## [Exercise goal]
This exercise needs the complete data reproduced exactly.

## [Records for this exercise]

BEGIN

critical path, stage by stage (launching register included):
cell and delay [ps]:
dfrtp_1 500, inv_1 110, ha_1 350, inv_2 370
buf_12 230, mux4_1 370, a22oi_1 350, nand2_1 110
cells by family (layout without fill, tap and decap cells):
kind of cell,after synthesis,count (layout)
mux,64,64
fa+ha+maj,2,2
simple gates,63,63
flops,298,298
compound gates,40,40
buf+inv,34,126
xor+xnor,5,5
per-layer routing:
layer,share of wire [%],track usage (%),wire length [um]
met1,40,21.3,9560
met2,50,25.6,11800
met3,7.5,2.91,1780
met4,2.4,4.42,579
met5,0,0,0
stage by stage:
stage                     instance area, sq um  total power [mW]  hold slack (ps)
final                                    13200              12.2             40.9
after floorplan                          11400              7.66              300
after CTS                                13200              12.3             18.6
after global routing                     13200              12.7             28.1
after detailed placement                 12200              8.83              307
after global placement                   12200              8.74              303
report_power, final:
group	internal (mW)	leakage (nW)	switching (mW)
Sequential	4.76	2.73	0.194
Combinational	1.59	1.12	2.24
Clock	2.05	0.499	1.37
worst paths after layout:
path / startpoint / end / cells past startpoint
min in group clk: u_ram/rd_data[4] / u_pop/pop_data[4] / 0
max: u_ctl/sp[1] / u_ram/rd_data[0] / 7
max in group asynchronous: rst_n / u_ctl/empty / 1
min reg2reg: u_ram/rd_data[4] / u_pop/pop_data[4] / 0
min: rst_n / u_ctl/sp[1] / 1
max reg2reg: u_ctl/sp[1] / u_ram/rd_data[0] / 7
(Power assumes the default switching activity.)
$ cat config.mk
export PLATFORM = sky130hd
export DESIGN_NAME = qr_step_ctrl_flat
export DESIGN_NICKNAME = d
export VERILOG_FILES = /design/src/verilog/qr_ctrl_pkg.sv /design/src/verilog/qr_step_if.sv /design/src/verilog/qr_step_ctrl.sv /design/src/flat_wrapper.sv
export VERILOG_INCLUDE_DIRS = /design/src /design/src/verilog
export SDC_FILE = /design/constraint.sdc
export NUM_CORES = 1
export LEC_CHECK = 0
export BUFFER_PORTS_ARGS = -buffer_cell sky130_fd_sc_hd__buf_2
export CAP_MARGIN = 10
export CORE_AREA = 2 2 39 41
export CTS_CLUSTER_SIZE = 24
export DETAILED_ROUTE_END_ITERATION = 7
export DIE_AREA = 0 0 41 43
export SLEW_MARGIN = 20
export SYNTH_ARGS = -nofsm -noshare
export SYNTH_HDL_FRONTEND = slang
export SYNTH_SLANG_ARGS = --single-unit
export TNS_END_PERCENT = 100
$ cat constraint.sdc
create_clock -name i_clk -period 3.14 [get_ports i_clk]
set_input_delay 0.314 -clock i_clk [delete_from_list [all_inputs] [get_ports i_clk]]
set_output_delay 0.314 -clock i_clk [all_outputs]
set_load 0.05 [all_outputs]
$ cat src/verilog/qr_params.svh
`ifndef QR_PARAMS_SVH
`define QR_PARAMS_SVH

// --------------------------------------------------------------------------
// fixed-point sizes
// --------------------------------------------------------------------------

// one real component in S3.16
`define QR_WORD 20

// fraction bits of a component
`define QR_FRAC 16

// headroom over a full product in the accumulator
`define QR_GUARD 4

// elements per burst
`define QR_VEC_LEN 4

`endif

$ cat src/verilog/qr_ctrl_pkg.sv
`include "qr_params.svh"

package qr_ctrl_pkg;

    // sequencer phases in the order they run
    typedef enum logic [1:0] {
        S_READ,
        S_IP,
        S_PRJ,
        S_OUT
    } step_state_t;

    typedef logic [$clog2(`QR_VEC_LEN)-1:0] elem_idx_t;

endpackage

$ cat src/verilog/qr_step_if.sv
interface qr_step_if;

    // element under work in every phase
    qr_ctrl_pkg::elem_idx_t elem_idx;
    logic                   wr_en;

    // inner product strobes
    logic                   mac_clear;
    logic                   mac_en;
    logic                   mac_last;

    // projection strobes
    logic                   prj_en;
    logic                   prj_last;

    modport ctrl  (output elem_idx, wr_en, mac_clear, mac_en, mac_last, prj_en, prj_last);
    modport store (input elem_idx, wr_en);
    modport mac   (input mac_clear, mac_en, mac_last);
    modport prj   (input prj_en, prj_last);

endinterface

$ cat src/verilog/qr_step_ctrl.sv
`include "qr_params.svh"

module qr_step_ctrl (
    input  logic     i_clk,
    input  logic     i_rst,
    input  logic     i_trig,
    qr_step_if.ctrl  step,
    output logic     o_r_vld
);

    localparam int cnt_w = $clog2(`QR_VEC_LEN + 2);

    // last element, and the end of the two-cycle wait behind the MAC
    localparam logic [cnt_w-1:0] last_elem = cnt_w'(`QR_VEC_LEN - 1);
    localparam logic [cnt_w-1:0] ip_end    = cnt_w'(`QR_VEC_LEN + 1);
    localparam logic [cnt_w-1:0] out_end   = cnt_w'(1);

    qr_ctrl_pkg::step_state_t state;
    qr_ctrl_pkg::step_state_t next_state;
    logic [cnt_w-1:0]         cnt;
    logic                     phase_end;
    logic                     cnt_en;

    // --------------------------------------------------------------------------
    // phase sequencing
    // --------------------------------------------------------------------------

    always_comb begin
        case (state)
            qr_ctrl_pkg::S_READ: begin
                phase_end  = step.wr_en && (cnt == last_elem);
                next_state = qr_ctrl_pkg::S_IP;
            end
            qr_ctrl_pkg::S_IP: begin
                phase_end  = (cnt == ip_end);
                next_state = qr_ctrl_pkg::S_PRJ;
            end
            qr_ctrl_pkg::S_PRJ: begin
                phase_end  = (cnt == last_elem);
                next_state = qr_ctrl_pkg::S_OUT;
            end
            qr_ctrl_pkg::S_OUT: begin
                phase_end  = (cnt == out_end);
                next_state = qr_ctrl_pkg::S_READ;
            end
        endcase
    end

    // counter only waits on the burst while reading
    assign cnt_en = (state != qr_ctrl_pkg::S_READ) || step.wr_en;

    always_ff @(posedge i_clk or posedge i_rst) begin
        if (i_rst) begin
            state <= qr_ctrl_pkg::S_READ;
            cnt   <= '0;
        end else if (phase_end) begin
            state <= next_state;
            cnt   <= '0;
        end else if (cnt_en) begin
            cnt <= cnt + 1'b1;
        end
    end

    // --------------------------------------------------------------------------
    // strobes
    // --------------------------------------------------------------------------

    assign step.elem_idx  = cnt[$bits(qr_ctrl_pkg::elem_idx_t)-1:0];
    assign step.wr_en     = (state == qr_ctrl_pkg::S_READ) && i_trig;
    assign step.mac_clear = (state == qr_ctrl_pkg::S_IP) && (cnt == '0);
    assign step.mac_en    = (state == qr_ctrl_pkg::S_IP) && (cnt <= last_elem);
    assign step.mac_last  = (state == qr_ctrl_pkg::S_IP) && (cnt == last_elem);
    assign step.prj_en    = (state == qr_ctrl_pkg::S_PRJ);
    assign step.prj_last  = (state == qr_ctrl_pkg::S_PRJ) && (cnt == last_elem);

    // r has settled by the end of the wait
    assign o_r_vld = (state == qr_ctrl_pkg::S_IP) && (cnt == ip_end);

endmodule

END

## [Task output]
critical path, stage by stage (launching register included):
cell and delay [ps]:
dfrtp_1 500, inv_1 110, ha_1 350, inv_2 370
buf_12 230, mux4_1 370, a22oi_1 350, nand2_1 110
cells by family (layout without fill, tap and decap cells):
kind of cell,after synthesis,count (layout)
mux,64,64
fa+ha+maj,2,2
simple gates,63,63
flops,298,298
compound gates,40,40
buf+inv,34,126
xor+xnor,5,5
per-layer routing:
layer,share of wire [%],track usage (%),wire length [um]
met1,40,21.3,9560
met2,50,25.6,11800
met3,7.5,2.91,1780
met4,2.4,4.42,579
met5,0,0,0
stage by stage:
stage                     instance area, sq um  total power [mW]  hold slack (ps)
final                                    13200              12.2             40.9
after floorplan                          11400              7.66              300
after CTS                                13200              12.3             18.6
after global routing                     13200              12.7             28.1
after detailed placement                 12200              8.83              307
after global placement                   12200              8.74              303
report_power, final:
group	internal (mW)	leakage (nW)	switching (mW)
Sequential	4.76	2.73	0.194
Combinational	1.59	1.12	2.24
Clock	2.05	0.499	1.37
worst paths after layout:
path / startpoint / end / cells past startpoint
min in group clk: u_ram/rd_data[4] / u_pop/pop_data[4] / 0
max: u_ctl/sp[1] / u_ram/rd_data[0] / 7
max in group asynchronous: rst_n / u_ctl/empty / 1
min reg2reg: u_ram/rd_data[4] / u_pop/pop_data[4] / 0
min: rst_n / u_ctl/sp[1] / 1
max reg2reg: u_ctl/sp[1] / u_ram/rd_data[0] / 7
(Power assumes the default switching activity.)
$ cat config.mk
export PLATFORM = sky130hd
export DESIGN_NAME = qr_step_ctrl_flat
export DESIGN_NICKNAME = d
export VERILOG_FILES = /design/src/verilog/qr_ctrl_pkg.sv /design/src/verilog/qr_step_if.sv /design/src/verilog/qr_step_ctrl.sv /design/src/flat_wrapper.sv
export VERILOG_INCLUDE_DIRS = /design/src /design/src/verilog
export SDC_FILE = /design/constraint.sdc
export NUM_CORES = 1
export LEC_CHECK = 0
export BUFFER_PORTS_ARGS = -buffer_cell sky130_fd_sc_hd__buf_2
export CAP_MARGIN = 10
export CORE_AREA = 2 2 39 41
export CTS_CLUSTER_SIZE = 24
export DETAILED_ROUTE_END_ITERATION = 7
export DIE_AREA = 0 0 41 43
export SLEW_MARGIN = 20
export SYNTH_ARGS = -nofsm -noshare
export SYNTH_HDL_FRONTEND = slang
export SYNTH_SLANG_ARGS = --single-unit
export TNS_END_PERCENT = 100
$ cat constraint.sdc
create_clock -name i_clk -period 3.14 [get_ports i_clk]
set_input_delay 0.314 -clock i_clk [delete_from_list [all_inputs] [get_ports i_clk]]
set_output_delay 0.314 -clock i_clk [all_outputs]
set_load 0.05 [all_outputs]
$ cat src/verilog/qr_params.svh
`ifndef QR_PARAMS_SVH
`define QR_PARAMS_SVH

// --------------------------------------------------------------------------
// fixed-point sizes
// --------------------------------------------------------------------------

// one real component in S3.16
`define QR_WORD 20

// fraction bits of a component
`define QR_FRAC 16

// headroom over a full product in the accumulator
`define QR_GUARD 4

// elements per burst
`define QR_VEC_LEN 4

`endif

$ cat src/verilog/qr_ctrl_pkg.sv
`include "qr_params.svh"

package qr_ctrl_pkg;

    // sequencer phases in the order they run
    typedef enum logic [1:0] {
        S_READ,
        S_IP,
        S_PRJ,
        S_OUT
    } step_state_t;

    typedef logic [$clog2(`QR_VEC_LEN)-1:0] elem_idx_t;

endpackage

$ cat src/verilog/qr_step_if.sv
interface qr_step_if;

    // element under work in every phase
    qr_ctrl_pkg::elem_idx_t elem_idx;
    logic                   wr_en;

    // inner product strobes
    logic                   mac_clear;
    logic                   mac_en;
    logic                   mac_last;

    // projection strobes
    logic                   prj_en;
    logic                   prj_last;

    modport ctrl  (output elem_idx, wr_en, mac_clear, mac_en, mac_last, prj_en, prj_last);
    modport store (input elem_idx, wr_en);
    modport mac   (input mac_clear, mac_en, mac_last);
    modport prj   (input prj_en, prj_last);

endinterface

$ cat src/verilog/qr_step_ctrl.sv
`include "qr_params.svh"

module qr_step_ctrl (
    input  logic     i_clk,
    input  logic     i_rst,
    input  logic     i_trig,
    qr_step_if.ctrl  step,
    output logic     o_r_vld
);

    localparam int cnt_w = $clog2(`QR_VEC_LEN + 2);

    // last element, and the end of the two-cycle wait behind the MAC
    localparam logic [cnt_w-1:0] last_elem = cnt_w'(`QR_VEC_LEN - 1);
    localparam logic [cnt_w-1:0] ip_end    = cnt_w'(`QR_VEC_LEN + 1);
    localparam logic [cnt_w-1:0] out_end   = cnt_w'(1);

    qr_ctrl_pkg::step_state_t state;
    qr_ctrl_pkg::step_state_t next_state;
    logic [cnt_w-1:0]         cnt;
    logic                     phase_end;
    logic                     cnt_en;

    // --------------------------------------------------------------------------
    // phase sequencing
    // --------------------------------------------------------------------------

    always_comb begin
        case (state)
            qr_ctrl_pkg::S_READ: begin
                phase_end  = step.wr_en && (cnt == last_elem);
                next_state = qr_ctrl_pkg::S_IP;
            end
            qr_ctrl_pkg::S_IP: begin
                phase_end  = (cnt == ip_end);
                next_state = qr_ctrl_pkg::S_PRJ;
            end
            qr_ctrl_pkg::S_PRJ: begin
                phase_end  = (cnt == last_elem);
                next_state = qr_ctrl_pkg::S_OUT;
            end
            qr_ctrl_pkg::S_OUT: begin
                phase_end  = (cnt == out_end);
                next_state = qr_ctrl_pkg::S_READ;
            end
        endcase
    end

    // counter only waits on the burst while reading
    assign cnt_en = (state != qr_ctrl_pkg::S_READ) || step.wr_en;

    always_ff @(posedge i_clk or posedge i_rst) begin
        if (i_rst) begin
            state <= qr_ctrl_pkg::S_READ;
            cnt   <= '0;
        end else if (phase_end) begin
            state <= next_state;
            cnt   <= '0;
        end else if (cnt_en) begin
            cnt <= cnt + 1'b1;
        end
    end

    // --------------------------------------------------------------------------
    // strobes
    // --------------------------------------------------------------------------

    assign step.elem_idx  = cnt[$bits(qr_ctrl_pkg::elem_idx_t)-1:0];
    assign step.wr_en     = (state == qr_ctrl_pkg::S_READ) && i_trig;
    assign step.mac_clear = (state == qr_ctrl_pkg::S_IP) && (cnt == '0);
    assign step.mac_en    = (state == qr_ctrl_pkg::S_IP) && (cnt <= last_elem);
    assign step.mac_last  = (state == qr_ctrl_pkg::S_IP) && (cnt == last_elem);
    assign step.prj_en    = (state == qr_ctrl_pkg::S_PRJ);
    assign step.prj_last  = (state == qr_ctrl_pkg::S_PRJ) && (cnt == last_elem);

    // r has settled by the end of the wait
    assign o_r_vld = (state == qr_ctrl_pkg::S_IP) && (cnt == ip_end);

endmodule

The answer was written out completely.